Solo mirarme a los ojos y leer la palma de mis manos le bastaron para ser contundente: Padece usted de una disociación magnético-matemático-esquizo-cerebral.


Se hace un silencio espeso


Esto me hizo pensar y suponer…
¡Por favor señores! ¿A que la alharaca? ¡Mi trabajo es pensar y suponer!


No le importa y continúa


Me hizo pensar que nadie es más esclavo que, el que falsamente se cree libre… Yo por supuesto, no tenía idea de ello…
De mi desconocido y probable desarreglo mental, quiero decir…
La elaboración de modelos matemáticos, el uso de variados ordenadores y maquinas inteligentes, el ingreso a salas de seguridad extrema, la apertura de carnets, cuentas bancarias, apertura de cajas de seguridad, la obtención de cédulas de identidad, boletos aéreos electrónicos, tarjetas numéricas de acceso y documentos de registro me obligaban a memorizar cualquier cantidad de series numerarias.
Coleccionar números era parte de mi trabajo.


Sin embargo, después de la sesión terapéutica con la doctora y sin estar plenamente consciente de ello, comencé a coleccionar casi obsesivamente nuevos nickname´s y toda clase de guarismos y claves alfanuméricas.
Cada día se convertía en una búsqueda insaciable de nuevas combinaciones y posibilidades algebraicas…

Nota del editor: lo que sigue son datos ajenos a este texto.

[src/rtl/core/multilevel_feedback_thread_scheduler_macros.svh]
// Assertion macros shared by the scheduler RTL.
`ifndef MULTILEVEL_FEEDBACK_THREAD_SCHEDULER_MACROS_SVH
`define MULTILEVEL_FEEDBACK_THREAD_SCHEDULER_MACROS_SVH

`ifndef NO_ASSERTIONS

// Same-cycle implication, disabled during reset.
`define MLFQ_ASSERT_IMP(label, clk, rst_n, ante, cons) \
  label: assert property (@(posedge clk) disable iff (!rst_n) (ante) |-> (cons)) \
    else $error("scheduler assertion failed");

// Next-cycle implication, disabled during reset.
`define MLFQ_ASSERT_NXT(label, clk, rst_n, ante, cons) \
  label: assert property (@(posedge clk) disable iff (!rst_n) (ante) |=> (cons)) \
    else $error("scheduler assertion failed");

`else

`define MLFQ_ASSERT_IMP(label, clk, rst_n, ante, cons)
`define MLFQ_ASSERT_NXT(label, clk, rst_n, ante, cons)

`endif

`endif

[src/rtl/core/mlfq_pkg.sv]
// Shared constants, types and helper functions of the feedback queue scheduler.
`default_nettype none
package mlfq_pkg;

  localparam int LEVELS  = 3;
  localparam int THREADS = 16;

  localparam int TID_W   = 4;
  localparam int LVL_W   = (LEVELS > 1) ? $clog2(LEVELS) : 1;
  localparam int PTR_W   = $clog2(THREADS);
  localparam int CNT_W   = $clog2(THREADS + 1);
  localparam int THR_AW  = $clog2(THREADS);
  localparam int SLOT_AW = $clog2(LEVELS * THREADS);

  typedef logic [TID_W-1:0]   tid_t;
  typedef logic [LVL_W-1:0]   lvl_t;
  typedef logic [PTR_W-1:0]   ptr_t;
  typedef logic [CNT_W-1:0]   cnt_t;
  typedef logic [THR_AW-1:0]  thr_addr_t;
  typedef logic [SLOT_AW-1:0] slot_addr_t;

  localparam logic [2:0] ACT_CREATE = 3'd0;
  localparam logic [2:0] ACT_TICK   = 3'd1;
  localparam logic [2:0] ACT_YIELD  = 3'd2;
  localparam logic [2:0] ACT_EXIT   = 3'd3;
  localparam logic [2:0] ACT_BLOCK  = 3'd4;
  localparam logic [2:0] ACT_WAKE   = 3'd5;

  // Commands from the controller to the datapath.
  typedef struct packed {
    logic accept;
    logic push;
    logic deq;
    logic load_run;
    logic strobe;
  } cmd_t;

  // Status from the datapath to the controller.
  typedef struct packed {
    logic need_dispatch;
  } sts_t;

  function automatic slot_addr_t slot_addr(input lvl_t lvl, input ptr_t ptr);
    slot_addr_t a;
    a = SLOT_AW'(lvl) * SLOT_AW'(THREADS) + SLOT_AW'(ptr);
    return a;
  endfunction

  function automatic ptr_t ptr_inc(input ptr_t p);
    ptr_t n;
    n = (p == PTR_W'(THREADS - 1)) ? '0 : p + 1'b1;
    return n;
  endfunction

endpackage
`default_nettype wire

[src/rtl/core/mlfq_ram.sv]
// Generic single-write, single-read RAM with registered read data.
`default_nettype none
module mlfq_ram #(
  parameter int WIDTH = 4,
  parameter int DEPTH = 16
) (
  input  wire logic                     clk,
  input  wire logic                     we,
  input  wire logic [$clog2(DEPTH)-1:0] waddr,
  input  wire logic [WIDTH-1:0]         wdata,
  input  wire logic [$clog2(DEPTH)-1:0] raddr,
  output logic      [WIDTH-1:0]         rdata
);

  logic [WIDTH-1:0] mem [DEPTH];

  always_ff @(posedge clk) begin
    if (we) begin
      mem[waddr] <= wdata;
    end
    rdata <= mem[raddr];
  end

endmodule
`default_nettype wire

[src/rtl/core/mlfq_ctrl.sv]
// Controller state machine sequencing one scheduling event at a time.
`default_nettype none
module mlfq_ctrl
  import mlfq_pkg::*;
(
  input  wire logic clk,
  input  wire logic rst_n,
  input  wire logic start,
  input  wire sts_t sts,
  output logic      busy,
  output cmd_t      cmd
);

  localparam logic [2:0] S_IDLE   = 3'd0;
  localparam logic [2:0] S_PUSH   = 3'd1;
  localparam logic [2:0] S_DEQ    = 3'd2;
  localparam logic [2:0] S_LOAD   = 3'd3;
  localparam logic [2:0] S_LVLRD  = 3'd4;
  localparam logic [2:0] S_OUT    = 3'd5;

  logic [2:0] state_r;
  logic [2:0] state_nxt;

  always_comb begin
    state_nxt = state_r;
    case (state_r)
      S_IDLE:  if (start) state_nxt = S_PUSH;
      S_PUSH:  state_nxt = sts.need_dispatch ? S_DEQ : S_LVLRD;
      S_DEQ:   state_nxt = S_LOAD;
      S_LOAD:  state_nxt = S_LVLRD;
      S_LVLRD: state_nxt = S_OUT;
      S_OUT:   state_nxt = S_IDLE;
      default: state_nxt = S_IDLE;
    endcase
  end

  always_ff @(posedge clk) begin
    if (!rst_n) begin
      state_r <= S_IDLE;
    end else begin
      state_r <= state_nxt;
    end
  end

  assign busy         = (state_r != S_IDLE);
  assign cmd.accept   = (state_r == S_IDLE) && start;
  assign cmd.push     = (state_r == S_PUSH);
  assign cmd.deq      = (state_r == S_DEQ);
  assign cmd.load_run = (state_r == S_LOAD);
  assign cmd.strobe   = (state_r == S_OUT);

endmodule
`default_nettype wire

[src/rtl/core/mlfq_dp.sv]
// Datapath: level queues, per-thread levels and the running thread.
`default_nettype none
module mlfq_dp
  import mlfq_pkg::*;
(
  input  wire logic       clk,
  input  wire logic       rst_n,
  input  wire cmd_t       cmd,
  input  wire logic [2:0] in_action,
  input  wire tid_t       in_thread_id,
  output sts_t            sts,
  output logic            running_valid,
  output tid_t            running_thread,
  output logic [1:0]      running_level,
  output logic            status
);

  logic [2:0] act_r, act_nxt;
  tid_t       tid_r, tid_nxt;
  ptr_t       heads_r [LEVELS];
  ptr_t       heads_nxt [LEVELS];
  ptr_t       tails_r [LEVELS];
  ptr_t       tails_nxt [LEVELS];
  cnt_t       counts_r [LEVELS];
  cnt_t       counts_nxt [LEVELS];
  tid_t       run_id_r, run_id_nxt;
  logic       run_flag_r, run_flag_nxt;
  logic       status_r, status_nxt;
  logic       hit_r, hit_nxt;

  // Queue slot RAM and thread level RAM ports.
  logic       rq_we;
  slot_addr_t rq_waddr, rq_raddr;
  tid_t       rq_wdata, rq_rdata;
  logic       lv_we;
  thr_addr_t  lv_waddr, lv_raddr;
  lvl_t       lv_wdata, lv_rdata;

  logic tid_ok;
  logic push_en;
  tid_t push_tid;
  lvl_t tgt;
  lvl_t lvl_clamped;
  logic deq_any;
  lvl_t deq_lvl;

  mlfq_ram #(.WIDTH(TID_W), .DEPTH(LEVELS * THREADS)) u_ready_ram (
    .clk   (clk),
    .we    (rq_we),
    .waddr (rq_waddr),
    .wdata (rq_wdata),
    .raddr (rq_raddr),
    .rdata (rq_rdata)
  );

  mlfq_ram #(.WIDTH(LVL_W), .DEPTH(THREADS)) u_level_ram (
    .clk   (clk),
    .we    (lv_we),
    .waddr (lv_waddr),
    .wdata (lv_wdata),
    .raddr (lv_raddr),
    .rdata (lv_rdata)
  );

  always_comb begin
    case (act_r) inside
      ACT_TICK, ACT_YIELD, ACT_EXIT, ACT_BLOCK: sts.need_dispatch = 1'b1;
      default:                                  sts.need_dispatch = 1'b0;
    endcase
  end

  assign tid_ok = (int'(tid_r) < THREADS);

  // The level read issued at accept is consumed in the push cycle; the read
  // of the running thread's level is consumed when the result is shown.
  assign lv_raddr = (cmd.accept && (in_action == ACT_WAKE)) ? THR_AW'(in_thread_id)
                                                            : THR_AW'(run_id_r);

  always_comb begin
    lvl_clamped = (int'(lv_rdata) >= LEVELS) ? LVL_W'(LEVELS - 1) : lv_rdata;
    tgt      = '0;
    push_en  = 1'b0;
    push_tid = run_id_r;
    case (act_r)
      ACT_CREATE: begin
        tgt      = '0;
        push_en  = tid_ok;
        push_tid = tid_r;
      end
      ACT_WAKE: begin
        tgt      = lvl_clamped;
        push_en  = tid_ok;
        push_tid = tid_r;
      end
      ACT_TICK: begin
        tgt     = (int'(lv_rdata) + 1 < LEVELS) ? lv_rdata + 1'b1 : LVL_W'(LEVELS - 1);
        push_en = run_flag_r;
      end
      ACT_YIELD: begin
        tgt     = lvl_clamped;
        push_en = run_flag_r;
      end
      default: begin
        tgt     = '0;
        push_en = 1'b0;
      end
    endcase
  end

  // Lowest-numbered non-empty level wins.
  always_comb begin
    deq_any = 1'b0;
    deq_lvl = '0;
    for (int i = LEVELS - 1; i >= 0; i--) begin
      if (counts_r[i] != '0) begin
        deq_any = 1'b1;
        deq_lvl = LVL_W'(i);
      end
    end
  end

  assign rq_raddr = slot_addr(deq_lvl, heads_r[deq_lvl]);
  assign rq_waddr = slot_addr(tgt, tails_r[tgt]);
  assign rq_wdata = push_tid;

  always_comb begin
    act_nxt      = act_r;
    tid_nxt      = tid_r;
    heads_nxt    = heads_r;
    tails_nxt    = tails_r;
    counts_nxt   = counts_r;
    run_id_nxt   = run_id_r;
    run_flag_nxt = run_flag_r;
    status_nxt   = status_r;
    hit_nxt      = hit_r;
    rq_we        = 1'b0;
    lv_we        = 1'b0;
    lv_waddr     = THR_AW'(tid_r);
    lv_wdata     = '0;

    if (cmd.accept) begin
      act_nxt    = in_action;
      tid_nxt    = in_thread_id;
      status_nxt = 1'b0;
    end

    if (cmd.push) begin
      if (push_en) begin
        if (counts_r[tgt] == CNT_W'(THREADS)) begin
          status_nxt = 1'b1;
        end else begin
          rq_we           = 1'b1;
          tails_nxt[tgt]  = ptr_inc(tails_r[tgt]);
          counts_nxt[tgt] = counts_r[tgt] + 1'b1;
        end
      end
      // The stored level changes even when the target queue is full.
      if ((act_r == ACT_CREATE) && tid_ok) begin
        lv_we    = 1'b1;
        lv_waddr = THR_AW'(tid_r);
        lv_wdata = '0;
      end else if ((act_r == ACT_TICK) && run_flag_r) begin
        lv_we    = 1'b1;
        lv_waddr = THR_AW'(run_id_r);
        lv_wdata = tgt;
      end
    end

    if (cmd.deq) begin
      hit_nxt = deq_any;
      if (deq_any) begin
        heads_nxt[deq_lvl]  = ptr_inc(heads_r[deq_lvl]);
        counts_nxt[deq_lvl] = counts_r[deq_lvl] - 1'b1;
        run_flag_nxt        = 1'b1;
      end else begin
        run_flag_nxt = 1'b0;
        run_id_nxt   = '0;
      end
    end

    if (cmd.load_run && hit_r) begin
      run_id_nxt = rq_rdata;
    end
  end

  always_ff @(posedge clk) begin
    if (!rst_n) begin
      for (int i = 0; i < LEVELS; i++) begin
        heads_r[i]  <= '0;
        tails_r[i]  <= '0;
        counts_r[i] <= '0;
      end
      run_id_r   <= '0;
      run_flag_r <= 1'b0;
      hit_r      <= 1'b0;
    end else begin
      heads_r    <= heads_nxt;
      tails_r    <= tails_nxt;
      counts_r   <= counts_nxt;
      run_id_r   <= run_id_nxt;
      run_flag_r <= run_flag_nxt;
      hit_r      <= hit_nxt;
    end
  end

  always_ff @(posedge clk) begin
    act_r    <= act_nxt;
    tid_r    <= tid_nxt;
    status_r <= status_nxt;
  end

  assign running_valid  = run_flag_r;
  assign running_thread = run_flag_r ? run_id_r : '0;
  assign running_level  = run_flag_r ? 2'(lv_rdata) : 2'd0;
  assign status         = status_r;

endmodule
`default_nettype wire

[src/rtl/core/multilevel_feedback_thread_scheduler.sv]
// Top level of the multilevel feedback queue thread scheduler.
//
// Usage: raise start with in_action and in_thread_id; the event is taken at
// the rising edge where start is high and busy is low. busy then stays high
// until the result beat has been shown.
// Each event yields exactly one result beat: out_valid is high for one cycle
// with out_running_valid, out_running_thread, out_running_level and
// out_status. The receiver cannot stall, so the beat must be taken then.
// From accept to the result beat, create, wake and unused action codes pass
// the push, level read and output states; tick, yield, exit and block add
// the dequeue and load states after the push. The next event can be taken
// in the cycle after the beat. The steps follow the registered reads of the
// level and queue slot RAMs: one read of the stored level, one queue push,
// one dequeue read and one read of the running thread's level for output.
// Synchronous reset (rst_n low) empties every level queue and leaves the
// block idle; the slot and level RAMs are not cleared and need no sweep.
`default_nettype none
`include "multilevel_feedback_thread_scheduler_macros.svh"
module multilevel_feedback_thread_scheduler
  import mlfq_pkg::*;
(
  input  wire logic       clk,
  input  wire logic       rst_n,
  input  wire logic       start,
  output logic            busy,
  input  wire logic [2:0] in_action,
  input  wire logic [3:0] in_thread_id,
  output logic            out_valid,
  output logic            out_running_valid,
  output logic [3:0]      out_running_thread,
  output logic [1:0]      out_running_level,
  output logic            out_status
);

  cmd_t cmd;
  sts_t sts;

  mlfq_ctrl u_ctrl (
    .clk   (clk),
    .rst_n (rst_n),
    .start (start),
    .sts   (sts),
    .busy  (busy),
    .cmd   (cmd)
  );

  mlfq_dp u_dp (
    .clk            (clk),
    .rst_n          (rst_n),
    .cmd            (cmd),
    .in_action      (in_action),
    .in_thread_id   (in_thread_id),
    .sts            (sts),
    .running_valid  (out_running_valid),
    .running_thread (out_running_thread),
    .running_level  (out_running_level),
    .status         (out_status)
  );

  assign out_valid = cmd.strobe;

  `MLFQ_ASSERT_NXT(a_accept_busy, clk, rst_n, start && !busy, busy && !out_valid)
  `MLFQ_ASSERT_NXT(a_single_beat, clk, rst_n, out_valid, !out_valid && !busy)
  `MLFQ_ASSERT_IMP(a_beat_busy, clk, rst_n, out_valid, busy)
  `MLFQ_ASSERT_IMP(a_idle_zero, clk, rst_n, !out_running_valid, ~|{out_running_thread, out_running_level})

endmodule
`default_nettype wire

No quisiera cansarlos demasiado con esta historia, así que antes de concluir con mi intervención, quiero hacerles una atenta solicitud:


¿Podrían señores, ser tan amables en anotar en la hoja que voy a pasarles a continuación, su nombre en clave y, el número que se les ha asignado para ser miembros de ésta cofradía?